In poems that range from elegiac to exuberant, Robert Lowes’s An Honest Hunger is a joyful dance with everyday life. It is a book full of faith and doubt, anger and suffering, but one still laugh-out-loud funny. Lowes’s hunger for God, for meaning in life, makes this book the one to read now, when this hunger is more universal and pressing than ever.

--Jesse Lee Kercheval, author of America that island off the coast of France, professor of English at the University of Wisconsin-Madison 

If more poets wrote like Robert Lowes, more people would read poetry.  In An Honest Hunger, his debut collection, Lowes never holds the reader at a distance. Here, the poet speaks with straightforward intelligence and acumen—and a pitch-perfect natural friendliness—without a scintilla of sentimentality. And his imagery is sublime.  From “Takeoff”:  “We’re sorted by row and seat,/a neat tray of human chocolates,/but an indifferent audience/for the drone of the flight attendant’s/apocalyptic tips, played on tape/while she, an officious pantomime,/distills them into iconography….” An Honest Hunger appeals to humanity’s better self and reminds us that we are united not so much by our strengths as by our woundedness. 

--Robert Nazarene, author of Empire de la Mort, editor-in-chief of The American Journal of Poetry 

An Honest Hunger is a book of great heart. My favorite pieces are formal, like the stunning sestina about recovery from surgery. Pick it up. It’s a great and soothing read.

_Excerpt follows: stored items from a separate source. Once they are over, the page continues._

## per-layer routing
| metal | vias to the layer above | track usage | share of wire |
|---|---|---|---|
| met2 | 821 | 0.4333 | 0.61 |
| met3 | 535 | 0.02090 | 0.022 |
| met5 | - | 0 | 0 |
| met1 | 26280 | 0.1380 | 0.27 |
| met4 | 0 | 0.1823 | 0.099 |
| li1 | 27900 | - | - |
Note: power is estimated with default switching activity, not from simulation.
## src/hdl/bdwa_pkg.sv

```systemverilog
// Shared types and constants for the base address register decode and window accumulator.
package bdwa_pkg;

   localparam int NUM_CLASS = 5;
   localparam int CLASS_W   = $clog2(NUM_CLASS);

   typedef logic [CLASS_W-1:0] class_idx_type;

   localparam class_idx_type CLS_IO       = CLASS_W'(0);
   localparam class_idx_type CLS_MEM      = CLASS_W'(1);
   localparam class_idx_type CLS_PF_MEM   = CLASS_W'(2);
   localparam class_idx_type CLS_MEM64    = CLASS_W'(3);
   localparam class_idx_type CLS_PF_MEM64 = CLASS_W'(4);

   localparam logic [31:0] ROM_MASK   = 32'hfffff800;
   localparam logic [31:0] IO_MASK    = 32'hfffffffc;
   localparam logic [31:0] MEM_MASK   = 32'hfffffff0;
   localparam logic [31:0] UPPER_ONES = 32'hffffffff;

   localparam logic [1:0] SLOTS_ONE = 2'd1;
   localparam logic [1:0] SLOTS_TWO = 2'd2;

   typedef enum logic [2:0] {
      ST_ADDED    = 3'd0,
      ST_UNIMPL   = 3'd1,
      ST_BAD_SIZE = 3'd2,
      ST_OVERFLOW = 3'd3,
      ST_IGNORED  = 3'd4
   } status_type;

   typedef enum logic [1:0] {
      KIND_IO    = 2'd0,
      KIND_MEM32 = 2'd1,
      KIND_MEM64 = 2'd2,
      KIND_ROM   = 2'd3
   } kind_type;

   typedef struct packed {
      logic        start_req;
      logic        rom;
      logic        vf_bar;
      logic [15:0] vf_total;
      logic [31:0] orig_low;
      logic [31:0] orig_high;
      logic [31:0] sized_low;
      logic [31:0] sized_high;
   } req_item_type;

   typedef struct packed {
      status_type  status;
      kind_type    region_kind;
      logic        prefetch;
      logic [63:0] region_base;
      logic [63:0] region_size;
      logic [1:0]  slots_used;
      logic [2:0]  window_class;
      logic [63:0] window_length;
      logic [63:0] window_align;
      kind_type    window_kind;
   } rsp_item_type;

   typedef struct packed {
      logic          start;
      logic          vf;
      logic [15:0]   count;
      logic          unimpl;
      logic          bad_size;
      kind_type      kind;
      logic          prefetch;
      logic          is64;
      class_idx_type cls;
      logic [63:0]   base;
      logic [63:0]   size;
      logic [63:0]   align_mask;
   } dec_type;

   typedef struct packed {
      dec_type     dec;
      logic [63:0] add;
      logic        mul_ovf;
   } scale_type;

   typedef struct packed {
      logic [63:0] length;
      logic [63:0] align;
      kind_type    kind;
   } class_entry_type;

   typedef struct packed {
      logic            en;
      logic            clear;
      class_idx_type   addr;
      class_entry_type data;
   } mem_write_type;

endpackage

```

## src/hdl/bdwa_if.sv

```systemverilog
// Valid/ready channels for request and response items.
interface bdwa_req_if;
   import bdwa_pkg::*;
   logic         valid;
   logic         ready;
   req_item_type item;
   modport source (output valid, output item, input ready);
   modport sink (input valid, input item, output ready);
endinterface

interface bdwa_rsp_if;
   import bdwa_pkg::*;
   logic         valid;
   logic         ready;
   rsp_item_type item;
   modport source (output valid, output item, input ready);
   modport sink (input valid, input item, output ready);
endinterface

```

## src/hdl/bar_decode_window_accumulator.sv

```systemverilog
// Base address register decode and window class accumulator, top level.
// Pipeline: decode loads at the item accept, then the scale, class read and output
// registers follow in that order up to response valid.
// Throughput: one item per cycle while the response side is ready; the class total
// read-modify-write keeps up via the class memory read register and write forwarding.
// Reset: clears pipeline valids, class valid bits and the sticky error; classes read as zero.
module bar_decode_window_accumulator (
   input  logic              clock,
   input  logic              reset,
   bdwa_req_if.sink          req_ch,
   bdwa_rsp_if.source        rsp_ch
);
   import bdwa_pkg::*;

   logic            s1_v_ff, s1_v_in;
   logic            s2_v_ff, s2_v_in;
   logic            s3_v_ff, s3_v_in;
   logic            out_v_ff, out_v_in;
   logic            accept;
   logic            s1_adv;
   logic            s2_adv;
   logic            s3_adv;
   dec_type         dec_ff;
   scale_type       sc_ff;
   scale_type       s3_ff;
   class_entry_type rd_entry;
   class_entry_type cur;
   mem_write_type   wr;
   logic            wr_ok;
   logic            err_cur;
   logic            error_ff, error_in;
   logic [64:0]     sum_vf;
   logic [64:0]     sum_al;
   logic [63:0]     rounded;
   logic [63:0]     new_align;
   rsp_item_type    rsp_in;
   rsp_item_type    rsp_ff;

   assign s3_adv       = s3_v_ff && (!out_v_ff || rsp_ch.ready);
   assign s2_adv       = s2_v_ff && (!s3_v_ff || s3_adv);
   assign s1_adv       = s1_v_ff && (!s2_v_ff || s2_adv);
   assign req_ch.ready = !s1_v_ff || s1_adv;
   assign accept       = req_ch.valid && req_ch.ready;

   assign s1_v_in  = accept || (s1_v_ff && !s1_adv);
   assign s2_v_in  = s1_adv || (s2_v_ff && !s2_adv);
   assign s3_v_in  = s2_adv || (s3_v_ff && !s3_adv);
   assign out_v_in = s3_adv || (out_v_ff && !rsp_ch.ready);

   bdwa_decode u_decode (
      .clock  (clock),
      .en     (accept),
      .item   (req_ch.item),
      .dec_ff (dec_ff)
   );

   bdwa_scale u_scale (
      .clock (clock),
      .en    (s1_adv),
      .dec   (dec_ff),
      .sc_ff (sc_ff)
   );

   bdwa_class_mem u_class_mem (
      .clock    (clock),
      .reset    (reset),
      .rd_en    (s2_adv),
      .rd_addr  (sc_ff.dec.cls),
      .wr       (wr),
      .rd_entry (rd_entry)
   );

   always_comb begin
      cur       = s3_ff.dec.start ? '0 : rd_entry;
      err_cur   = !s3_ff.dec.start && error_ff;
      sum_vf    = {1'b0, cur.length} + {1'b0, s3_ff.add};
      sum_al    = {1'b0, cur.length} + {1'b0, s3_ff.dec.align_mask};
      rounded   = sum_al[63:0] | s3_ff.dec.align_mask;
      new_align = (s3_ff.dec.align_mask > cur.align) ? s3_ff.dec.align_mask : cur.align;

      wr_ok    = 1'b0;
      error_in = err_cur;
      wr.data  = cur;

      rsp_in.status        = ST_ADDED;
      rsp_in.region_kind   = s3_ff.dec.kind;
      rsp_in.prefetch      = s3_ff.dec.prefetch;
      rsp_in.region_base   = s3_ff.dec.base;
      rsp_in.region_size   = s3_ff.dec.size;
      rsp_in.slots_used    = s3_ff.dec.is64 ? SLOTS_TWO : SLOTS_ONE;
      rsp_in.window_class  = '0;
      rsp_in.window_length = '0;
      rsp_in.window_align  = '0;
      rsp_in.window_kind   = KIND_IO;

      priority if (err_cur) begin
         rsp_in.status = ST_IGNORED;
      end else if (s3_ff.dec.unimpl) begin
         rsp_in.status = ST_UNIMPL;
      end else if (s3_ff.dec.bad_size) begin
         rsp_in.status = ST_BAD_SIZE;
         error_in      = 1'b1;
      end else begin
         rsp_in.window_class = s3_ff.dec.cls;
         if (s3_ff.dec.vf) begin
            if (s3_ff.mul_ovf || sum_vf[64]) begin
               rsp_in.status = ST_OVERFLOW;
               error_in      = 1'b1;
            end else begin
               wr.data.length = sum_vf[63:0];
               wr_ok          = 1'b1;
            end
         end else begin
            if (sum_al[64] || (&rounded)) begin
               rsp_in.status = ST_OVERFLOW;
               error_in      = 1'b1;
            end else begin
               wr.data.length = rounded + 64'd1;
               wr.data.kind   = s3_ff.dec.kind;
               wr.data.align  = new_align;
               wr_ok          = 1'b1;
            end
         end
         rsp_in.window_length = wr.data.length;
         rsp_in.window_align  = wr.data.align;
         rsp_in.window_kind   = wr.data.kind;
      end

      wr.en    = s3_adv && wr_ok;
      wr.clear = s3_adv && s3_ff.dec.start;
      wr.addr  = s3_ff.dec.cls;
   end

   always_ff @(posedge clock) begin
      if (s2_adv) begin
         s3_ff <= sc_ff;
      end
      if (s3_adv) begin
         rsp_ff <= rsp_in;
      end
   end

   always_ff @(posedge clock) begin
      if (reset) begin
         s1_v_ff  <= 1'b0;
         s2_v_ff  <= 1'b0;
         s3_v_ff  <= 1'b0;
         out_v_ff <= 1'b0;
         error_ff <= 1'b0;
      end else begin
         s1_v_ff  <= s1_v_in;
         s2_v_ff  <= s2_v_in;
         s3_v_ff  <= s3_v_in;
         out_v_ff <= out_v_in;
         if (s3_adv) begin
            error_ff <= error_in;
         end
      end
   end

   assign rsp_ch.valid = out_v_ff;
   assign rsp_ch.item  = rsp_ff;

endmodule

```

## src/hdl/bdwa_decode.sv

```systemverilog
// Register readback decode stage: kind, class, base, size and size checks.
module bdwa_decode (
   input  logic                  clock,
   input  logic                  en,
   input  bdwa_pkg::req_item_type item,
   output bdwa_pkg::dec_type      dec_ff
);
   import bdwa_pkg::*;

   logic        io;
   logic        is64;
   logic        pf;
   logic [31:0] low_sel;
   logic [31:0] ml_m;
   logic [63:0] mask64;
   logic [63:0] al;
   logic [63:0] size;
   dec_type     dec_in;

   always_comb begin
      io   = !item.rom && item.orig_low[0];
      is64 = !item.rom && !io && (item.orig_low[2:1] == 2'd2);
      pf   = !item.rom && !io && item.orig_low[3];
      priority if (item.rom) begin
         low_sel = ROM_MASK;
      end else if (io) begin
         low_sel = IO_MASK;
      end else begin
         low_sel = MEM_MASK;
      end
      ml_m   = item.sized_low & low_sel;
      mask64 = is64 ? {item.sized_high, ml_m} : {UPPER_ONES, ml_m};
      al     = ~mask64;
      size   = al + 64'd1;

      dec_in.start      = item.start_req;
      dec_in.vf         = item.vf_bar;
      dec_in.count      = item.vf_total;
      dec_in.unimpl     = (ml_m == '0) && (!is64 || (item.sized_high == '0));
      dec_in.bad_size   = (size == '0) || ((size & al) != '0);
      dec_in.prefetch   = pf;
      dec_in.is64       = is64;
      dec_in.align_mask = al;
      priority if (item.rom) begin
         dec_in.kind = KIND_ROM;
      end else if (io) begin
         dec_in.kind = KIND_IO;
      end else if (is64) begin
         dec_in.kind = KIND_MEM64;
      end else begin
         dec_in.kind = KIND_MEM32;
      end
      priority if (io) begin
         dec_in.cls = CLS_IO;
      end else if (pf) begin
         dec_in.cls = is64 ? CLS_PF_MEM64 : CLS_PF_MEM;
      end else begin
         dec_in.cls = is64 ? CLS_MEM64 : CLS_MEM;
      end
      if (dec_in.unimpl) begin
         dec_in.base = '0;
         dec_in.size = '0;
      end else begin
         dec_in.base = is64 ? {item.orig_high, item.orig_low & low_sel}
                            : {32'h0, item.orig_low & low_sel};
         dec_in.size = size;
      end
   end

   always_ff @(posedge clock) begin
      if (en) begin
         dec_ff <= dec_in;
      end
   end

endmodule

```

## src/hdl/bdwa_scale.sv

```systemverilog
// Virtual function scaling stage: region size times function count.
module bdwa_scale (
   input  logic                clock,
   input  logic                en,
   input  bdwa_pkg::dec_type   dec,
   output bdwa_pkg::scale_type sc_ff
);
   import bdwa_pkg::*;

   logic [5:0]  expo;
   logic [79:0] prod;
   scale_type   sc_in;

   always_comb begin
      expo = '0;
      for (int i = 0; i < 64; i++) begin
         if (dec.size[i]) begin
            expo = expo | 6'(i);
         end
      end
   end

   assign prod = 80'(dec.count) << expo;

   always_comb begin
      sc_in.dec     = dec;
      sc_in.add     = prod[63:0];
      sc_in.mul_ovf = |prod[79:64];
   end

   always_ff @(posedge clock) begin
      if (en) begin
         sc_ff <= sc_in;
      end
   end

endmodule

```

## src/hdl/bdwa_class_mem.sv

```systemverilog
// Window class memory with per-entry valid bits and same-cycle write forwarding.
module bdwa_class_mem (
   input  logic                      clock,
   input  logic                      reset,
   input  logic                      rd_en,
   input  bdwa_pkg::class_idx_type   rd_addr,
   input  bdwa_pkg::mem_write_type   wr,
   output bdwa_pkg::class_entry_type rd_entry
);
   import bdwa_pkg::*;

   class_entry_type        mem_ff [NUM_CLASS];
   class_entry_type        rd_data_ff;
   class_entry_type        byp_data_ff;
   logic                   rd_valid_ff;
   logic                   byp_ff;
   logic [NUM_CLASS-1:0]   valid_ff;
   logic [NUM_CLASS-1:0]   valid_in;
   logic [NUM_CLASS-1:0]   wr_onehot;

   always_comb begin
      wr_onehot = '0;
      if (wr.en) begin
         wr_onehot[wr.addr] = 1'b1;
      end
      valid_in = (wr.clear ? '0 : valid_ff) | wr_onehot;
   end

   always_ff @(posedge clock) begin
      if (wr.en) begin
         mem_ff[wr.addr] <= wr.data;
      end
   end

   always_ff @(posedge clock) begin
      if (rd_en) begin
         rd_data_ff  <= mem_ff[rd_addr];
         byp_data_ff <= wr.data;
      end
   end

   always_ff @(posedge clock) begin
      if (reset) begin
         valid_ff    <= '0;
         rd_valid_ff <= 1'b0;
         byp_ff      <= 1'b0;
      end else begin
         valid_ff <= valid_in;
         if (rd_en) begin
            rd_valid_ff <= valid_in[rd_addr];
            byp_ff      <= wr.en && (wr.addr == rd_addr);
         end
      end
   end

   always_comb begin
      priority if (byp_ff) begin
         rd_entry = byp_data_ff;
      end else if (rd_valid_ff) begin
         rd_entry = rd_data_ff;
      end else begin
         rd_entry = '0;
      end
   end

endmodule

```

## src/flat_wrapper.sv

```systemverilog
// flat-port wrapper written by rule: the top's interface ports become plain ports
module bar_decode_window_accumulator_flat import bdwa_pkg::*;
  (clock, reset, req_ch_valid, req_ch_item, req_ch_ready, rsp_ch_valid, rsp_ch_item, rsp_ch_ready);
  bdwa_req_if req_ch_i ();
  bdwa_rsp_if rsp_ch_i ();
  input  logic clock;
  input  logic reset;
  input wire logic [$bits(req_ch_i.valid)-1:0] req_ch_valid;
  input wire logic [$bits(req_ch_i.item)-1:0] req_ch_item;
  output wire logic [$bits(req_ch_i.ready)-1:0] req_ch_ready;
  output wire logic [$bits(rsp_ch_i.valid)-1:0] rsp_ch_valid;
  output wire logic [$bits(rsp_ch_i.item)-1:0] rsp_ch_item;
  input wire logic [$bits(rsp_ch_i.ready)-1:0] rsp_ch_ready;
  assign req_ch_i.valid = req_ch_valid;
  assign req_ch_i.item = req_ch_item;
  assign req_ch_ready = req_ch_i.ready;
  assign rsp_ch_valid = rsp_ch_i.valid;
  assign rsp_ch_item = rsp_ch_i.item;
  assign rsp_ch_i.ready = rsp_ch_ready;
  bar_decode_window_accumulator u_core (.clock(clock), .reset(reset), .req_ch(req_ch_i), .rsp_ch(rsp_ch_i));
endmodule
```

--Jane Ellen Ibur, author of The Little Mrs./Misses, poet laureate of St. Louis

Robert Lowes addresses with wit and compassion topics we recognize: the body’s betrayals, unfulfilled desires, nostalgia, loss. Lowes’s love of words is apparent in his masterful sound work and the equal skill with which he depicts the delicate beauty of a butterfly or slams home a devastating judgment on our human failings. A wide-ranging cast of characters wanders through these poems: a woman who keeps chickens, a Neanderthal buying an ax, a man with a fresh haircut, God. An Honest Hunger opens to us a world that is humorous and deeply serious, filled with signs and wonders, mischief and memories, unanswerable questions and unexpected redemptions—our world, the whole, sweet “slapstick ballet.”